Quantum Computing will transform the Healthcare Sector

The Progress

 

Quantum Computing began in 1980 when Paul Benioff, a physicist, put forward a quantum mechanical model of the Turing machine. And the devices that operate quantum computations are known as quantum computers. "In the simplest terms, quantum computing harnesses the mysterious properties of quantum mechanics to solve problems using individual atoms and subatomic particles," as explained by Scott Buchholz.

 

Quantum computing has a profound impact over the field of healthcare in various ways. For instance, quantum computing provides an opportunity to identify, trace and diagnose that particular disease such as multiple sclerosis and also help in keeping track of progress made during cancer treatments. 

 

"Quantum computing may also – directly and indirectly – lead to the ability to diagnose disease..." as noted by Buchholz. 

 

Apart from extracting live data such as weather updates and traffic updates, quantum technology would also prove itself to be one of the most beneficial methods of delivery during this pandemic. Needless to mention, it would also help in reducing the time and cost of exerting its influence over the early-stage drug discovery whereas pharmaceuticals generally take more than ten years or even more to bring it into the spotlight. 

 

Buchholz stated, "That is, during the drug discovery process, they could be useful to dramatically reduce the time required to sort through existing databases of molecules to look for targets, identify potential new drugs with novel properties, identify potential new targets and more."

 

Even though quantum computing works differently in almost every spheres of life, it has not positioned itself as "powerful". Quantum computing works for problems that include "molecular simulation, optimization and machine learning." [HealthcareITNews] 

 

(Must Check: How Does Quantum Computing Improve Machine Learning?

 

What Buchholz observes is: if Quantum computing continues to ascend in an exponential manner with respect to its usage of qubits for computational purposes doubling every year, it would definitely become more powerful than ever before.
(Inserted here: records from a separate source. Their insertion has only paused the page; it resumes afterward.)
==> wip/tundra <==
==> flow/design.v (excerpt) <==
module top(
	clk,
	n_rst,
	bt,
	btstar,
	led
);
parameter T_1S = 20'd1_000_000;  
parameter T_20MS = 15'd20_000;  
input clk;
input n_rst;
input [9:0] bt;
input btstar;
output led;
wire [9:0] bt_w;
wire btstar_w;
wire led_w;
bd_if #(
	.T_1S(T_1S),
	.T_20MS(T_20MS)
) u_bd_if(
    .clk(clk),
    .n_rst(n_rst),
    .bt_i(bt),
    .btstar_i(btstar),
    .led_i(led_w),
    .bt_o(bt_w),
    .btstar_o(btstar_w),
    .led_o(led)
);
doorlock_hdl u_doorlock(
    .clk(clk),
    .n_rst(n_rst),
    .bt(bt_w),
    .btstar(btstar_w),
    .led(led_w)
);
endmodule
clock: 1.97 ns
lec_check: 0
abc_area: 1
cap_margin: 20
core_margin: 2
core_utilization: 72
cts_cluster_diameter: 229
cts_cluster_size: 22
place_density_lb_addon: 0.15
setup_slack_margin: 0.48
slew_margin: 20
run.sh (not shown) runs the stock make flow with config.mk's settings and CLKGATE_MAP_FILE=.
==> inputs of wip/willow, as changes to wip/tundra <==
- ABC_AREA: 1 -> unset
- CAP_MARGIN: 20 -> 10
- CTS_CLUSTER_DIAMETER: 229 -> 51
- CTS_CLUSTER_SIZE: 22 -> unset
- PLACE_DENSITY: unset -> 0.67
- PLACE_DENSITY_LB_ADDON: 0.15 -> unset
- SETUP_SLACK_MARGIN: 0.48 -> 0.86
==> flow/constraint.sdc (replaced) <==
create_clock -name core_clock -period 6.33 [get_ports {clk}]
set_input_delay 1.2660 -clock core_clock [delete_from_list [all_inputs] [get_ports {clk}]]
set_output_delay 1.2660 -clock core_clock [all_outputs]
set_load 0.01 [all_outputs]
==> inputs of wip/amber, as changes to wip/tundra <==
- ABC_AREA: 1 -> 0
- CTS_CLUSTER_DIAMETER: 229 -> 235
- PLACE_DENSITY: unset -> 0.65
- PLACE_DENSITY_LB_ADDON: 0.15 -> unset
- TNS_END_PERCENT: unset -> 5
==> inputs of wip/garnet, as changes to wip/tundra <==
- CORE_UTILIZATION: 72 -> 70
- CTS_CLUSTER_DIAMETER: 229 -> 235
- PLACE_DENSITY_LB_ADDON: 0.15 -> unset
- SETUP_SLACK_MARGIN: 0.48 -> unset
==> comparison table <==
                                                             wip/amber              wip/willow              wip/garnet              wip/tundra
Run status                                   aborted with a tool error          finished clean          finished clean          finished clean
Stage where the flow stopped                  global routing (5_1_grt)                       -                       -                       -
Clock transition at path regs                                        -                   60 ps                  100 ps                   90 ps
Wire length on met1                                                  -                 9090 um               10,600 um               11,600 um
Non-clock buffer count in the final layout                           -                      18                      26                      96
Endpoint required time on the critical path                          -                 6710 ps                 2330 ps                 2330 ps
Net load switching power                                             -                0.809 mW                 1.82 mW                 1.95 mW
Number of max-cap violations                                         -                       0                       0                       0
Path type of the worst setup path                                    -  flip-flop to flip-flop  flip-flop to flip-flop  flip-flop to flip-flop
Final standard cell utilization of the core                          -                   0.819                   0.767                   0.865
Mux area share                                                  0.0203                  0.0203                       0                       0
Global placer's final weighted congestion                        0.867                   0.831                   0.924                   0.945
Slowest cell on crit path                                            -                  nor4_4                 dfrtp_1                 dfrtp_1
DRC Markers                                                          -                       0                       0                       0
Register share of the cell area                                      -                   0.480                   0.431                   0.389


==> run a: inputs <==
==> flow/design.v <==
module debounc_1 (
	clk,
	n_rst,
	din,
	dout
);
parameter T_20MS = 15'd20_000;  
input clk;
input n_rst;
input din;
output dout;
reg [14:0] cnt;
wire cnt_restart;
reg din_d1;
always @(posedge clk or negedge n_rst)
	if(!n_rst) begin
		din_d1 <= 1'b0;
	end
	else begin
		din_d1 <= din;
	end
assign cnt_restart = (din != din_d1)? 1'b1 : 1'b0;
always @(posedge clk or negedge n_rst)
	if(!n_rst) begin
		cnt <= 15'h0000;
	end
	else begin
		cnt <= (cnt_restart == 1'b1)? T_20MS :
			   (cnt > 15'h0000)? cnt - 15'h0001 : cnt;
	end
reg dout_rdy;
always @(posedge clk or negedge n_rst)
	if(!n_rst) begin
		dout_rdy <= 1'b0;
	end
	else begin
		dout_rdy <= ((cnt == 15'h0000) && (cnt_restart == 1'b0))? din : dout_rdy;
	end	
assign dout = dout_rdy;
endmodule
module debounc_2 (
	clk,
	n_rst,
	din,
	dout
);
parameter T_20MS = 15'd20_000;  
input clk;
input n_rst;
input din;
output dout;
reg [14:0] cnt;
wire cnt_restart;
reg din_d1;
always @(posedge clk or negedge n_rst)
	if(!n_rst) begin
		din_d1 <= 1'b0;
	end
	else begin
		din_d1 <= din;
	end
assign cnt_restart = (din != din_d1)? 1'b1 : 1'b0;
always @(posedge clk or negedge n_rst)
	if(!n_rst) begin
		cnt <= 15'h0000;
	end
	else begin
		 cnt <= ((cnt_restart == 1'b1) && (cnt == 15'h0000))? T_20MS :
            (cnt > 15'h0000)? cnt - 15'h0001 : cnt;
	end
reg dout_rdy;
always @(posedge clk or negedge n_rst)
   if(!n_rst) begin
      dout_rdy <= 1'b0;
   end
   else begin
      dout_rdy <= (cnt == T_20MS)? din_d1 : dout_rdy;
   end   assign dout = dout_rdy;
endmodule
module debounc_3 (
	clk,
	n_rst,
	din,
	dout
);
parameter T_20MS = 15'd20_000;  
input clk;
input n_rst;
input din;
output dout;
reg [14:0] cnt;
wire cnt_restart;
reg din_d1;
always @(posedge clk or negedge n_rst)
	if(!n_rst) begin
		din_d1 <= 1'b0;
	end
	else begin
		din_d1 <= din;
	end
assign cnt_restart = (din != din_d1)? 1'b1 : 1'b0;
always @(posedge clk or negedge n_rst)
	if(!n_rst) begin
		cnt <= 15'h0000;
	end
	else begin
		 cnt <= ((cnt_restart == 1'b1) && (cnt == 15'h0000))? T_20MS :
            (cnt > 15'h0000)? cnt - 15'h0001 : cnt;
	end
reg dout_rdy;
always @(posedge clk or negedge n_rst)
	if(!n_rst) begin
		dout_rdy <= 1'b0;
	end
	else begin
		dout_rdy <= ((cnt == 15'h0000) && (cnt_restart == 1'b0))? din : dout_rdy;
	end	
assign dout = dout_rdy;
endmodule
module edge_det_p(
    clk,
    n_rst,
    b0,
    b0_on
);
input clk;
input n_rst;
input b0;
output b0_on;
reg b0_d1;
reg b0_d2;
wire b0_on;
always @(posedge clk or negedge n_rst)  
if(!n_rst) begin
    b0_d1 <= 1'b0;
    b0_d2 <= 1'b0;
end
else begin
    b0_d1 <= b0;
    b0_d2 <= b0_d1;
end
assign b0_on = (b0_d1 && !b0_d2) ? 1'b1 : 1'b0;  
endmodule
module led(
  clk,
  n_rst,
  din,
  dout
  );
input clk;
input n_rst;
input din;
output reg dout;
parameter T_1S = 20'd1_000_000; 
reg [19:0] counter; 
reg din_prev; 
always @(posedge clk or negedge n_rst) begin
  if (!n_rst) begin
    counter <= 0;
    dout <= 0;
    din_prev <= 0;
  end 
  else begin
    if (din != din_prev) begin
      counter <= 0;  
      dout <= 1;  
    end 
    else if (counter >= T_1S) begin
      dout <= 0;
      counter <= counter;  
    end 
    else begin
      counter <= counter + 1;  
    end
    din_prev <= din;  
  end
end
endmodule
He also assured that Quantum Computers will gradually enhance the capacity of optimizing logistics. And "the promise of quantum computers is to make some things faster – like optimization and machine learning – and make some things practical – like large scale molecular and process simulation." 

 

Buchholz concluded by saying, "While the technology to solve the 'at scale' problems is still several years in the future, researchers currently are working hard today to put the foundations in place to tackle these problems as the hardware capacity of quantum computers advances." and added further, "Should the hardware researchers achieve some of the sought after scalability breakthroughs, that promise could accelerate."